(Beginning of Supplied entries)
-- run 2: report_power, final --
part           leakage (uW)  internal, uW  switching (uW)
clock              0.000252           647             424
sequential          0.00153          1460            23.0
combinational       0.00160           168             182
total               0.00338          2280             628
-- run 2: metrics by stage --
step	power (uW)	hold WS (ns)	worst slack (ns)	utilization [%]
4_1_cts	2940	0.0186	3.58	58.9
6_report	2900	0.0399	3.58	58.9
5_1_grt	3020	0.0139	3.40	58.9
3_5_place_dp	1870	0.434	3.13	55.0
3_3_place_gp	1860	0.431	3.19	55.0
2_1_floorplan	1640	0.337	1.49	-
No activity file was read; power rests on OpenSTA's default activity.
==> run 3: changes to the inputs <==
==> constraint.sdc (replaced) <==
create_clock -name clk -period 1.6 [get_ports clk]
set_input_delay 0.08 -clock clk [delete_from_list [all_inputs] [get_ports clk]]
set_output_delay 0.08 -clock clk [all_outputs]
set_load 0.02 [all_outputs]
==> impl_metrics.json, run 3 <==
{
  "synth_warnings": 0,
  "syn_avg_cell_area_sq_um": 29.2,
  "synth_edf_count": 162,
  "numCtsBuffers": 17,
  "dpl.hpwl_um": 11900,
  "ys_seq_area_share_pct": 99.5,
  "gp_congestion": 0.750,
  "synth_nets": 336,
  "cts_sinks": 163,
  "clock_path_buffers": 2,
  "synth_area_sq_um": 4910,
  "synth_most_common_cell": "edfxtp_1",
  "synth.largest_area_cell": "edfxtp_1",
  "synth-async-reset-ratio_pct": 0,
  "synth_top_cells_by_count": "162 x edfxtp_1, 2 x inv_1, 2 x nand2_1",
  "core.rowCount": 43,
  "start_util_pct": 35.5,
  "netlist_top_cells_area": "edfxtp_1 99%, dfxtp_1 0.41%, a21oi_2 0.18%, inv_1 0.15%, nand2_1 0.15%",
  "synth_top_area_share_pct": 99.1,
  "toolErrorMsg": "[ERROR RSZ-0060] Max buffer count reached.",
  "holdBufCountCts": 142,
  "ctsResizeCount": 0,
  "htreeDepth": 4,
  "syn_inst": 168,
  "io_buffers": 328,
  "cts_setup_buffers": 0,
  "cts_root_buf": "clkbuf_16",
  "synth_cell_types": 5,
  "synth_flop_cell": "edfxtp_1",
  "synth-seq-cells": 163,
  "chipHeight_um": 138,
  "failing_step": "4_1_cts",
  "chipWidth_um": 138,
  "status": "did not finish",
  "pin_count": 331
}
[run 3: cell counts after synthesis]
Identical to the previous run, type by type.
(End of Supplied entries)
Write every record out again, letter for letter.

The completed task »
-- run 2: report_power, final --
part           leakage (uW)  internal, uW  switching (uW)
clock              0.000252           647             424
sequential          0.00153          1460            23.0
combinational       0.00160           168             182
total               0.00338          2280             628
-- run 2: metrics by stage --
step	power (uW)	hold WS (ns)	worst slack (ns)	utilization [%]
4_1_cts	2940	0.0186	3.58	58.9
6_report	2900	0.0399	3.58	58.9
5_1_grt	3020	0.0139	3.40	58.9
3_5_place_dp	1870	0.434	3.13	55.0
3_3_place_gp	1860	0.431	3.19	55.0
2_1_floorplan	1640	0.337	1.49	-
No activity file was read; power rests on OpenSTA's default activity.
==> run 3: changes to the inputs <==
==> constraint.sdc (replaced) <==
create_clock -name clk -period 1.6 [get_ports clk]
set_input_delay 0.08 -clock clk [delete_from_list [all_inputs] [get_ports clk]]
set_output_delay 0.08 -clock clk [all_outputs]
set_load 0.02 [all_outputs]
==> impl_metrics.json, run 3 <==
{
  "synth_warnings": 0,
  "syn_avg_cell_area_sq_um": 29.2,
  "synth_edf_count": 162,
  "numCtsBuffers": 17,
  "dpl.hpwl_um": 11900,
  "ys_seq_area_share_pct": 99.5,
  "gp_congestion": 0.750,
  "synth_nets": 336,
  "cts_sinks": 163,
  "clock_path_buffers": 2,
  "synth_area_sq_um": 4910,
  "synth_most_common_cell": "edfxtp_1",
  "synth.largest_area_cell": "edfxtp_1",
  "synth-async-reset-ratio_pct": 0,
  "synth_top_cells_by_count": "162 x edfxtp_1, 2 x inv_1, 2 x nand2_1",
  "core.rowCount": 43,
  "start_util_pct": 35.5,
  "netlist_top_cells_area": "edfxtp_1 99%, dfxtp_1 0.41%, a21oi_2 0.18%, inv_1 0.15%, nand2_1 0.15%",
  "synth_top_area_share_pct": 99.1,
  "toolErrorMsg": "[ERROR RSZ-0060] Max buffer count reached.",
  "holdBufCountCts": 142,
  "ctsResizeCount": 0,
  "htreeDepth": 4,
  "syn_inst": 168,
  "io_buffers": 328,
  "cts_setup_buffers": 0,
  "cts_root_buf": "clkbuf_16",
  "synth_cell_types": 5,
  "synth_flop_cell": "edfxtp_1",
  "synth-seq-cells": 163,
  "chipHeight_um": 138,
  "failing_step": "4_1_cts",
  "chipWidth_um": 138,
  "status": "did not finish",
  "pin_count": 331
}
[run 3: cell counts after synthesis]
Identical to the previous run, type by type.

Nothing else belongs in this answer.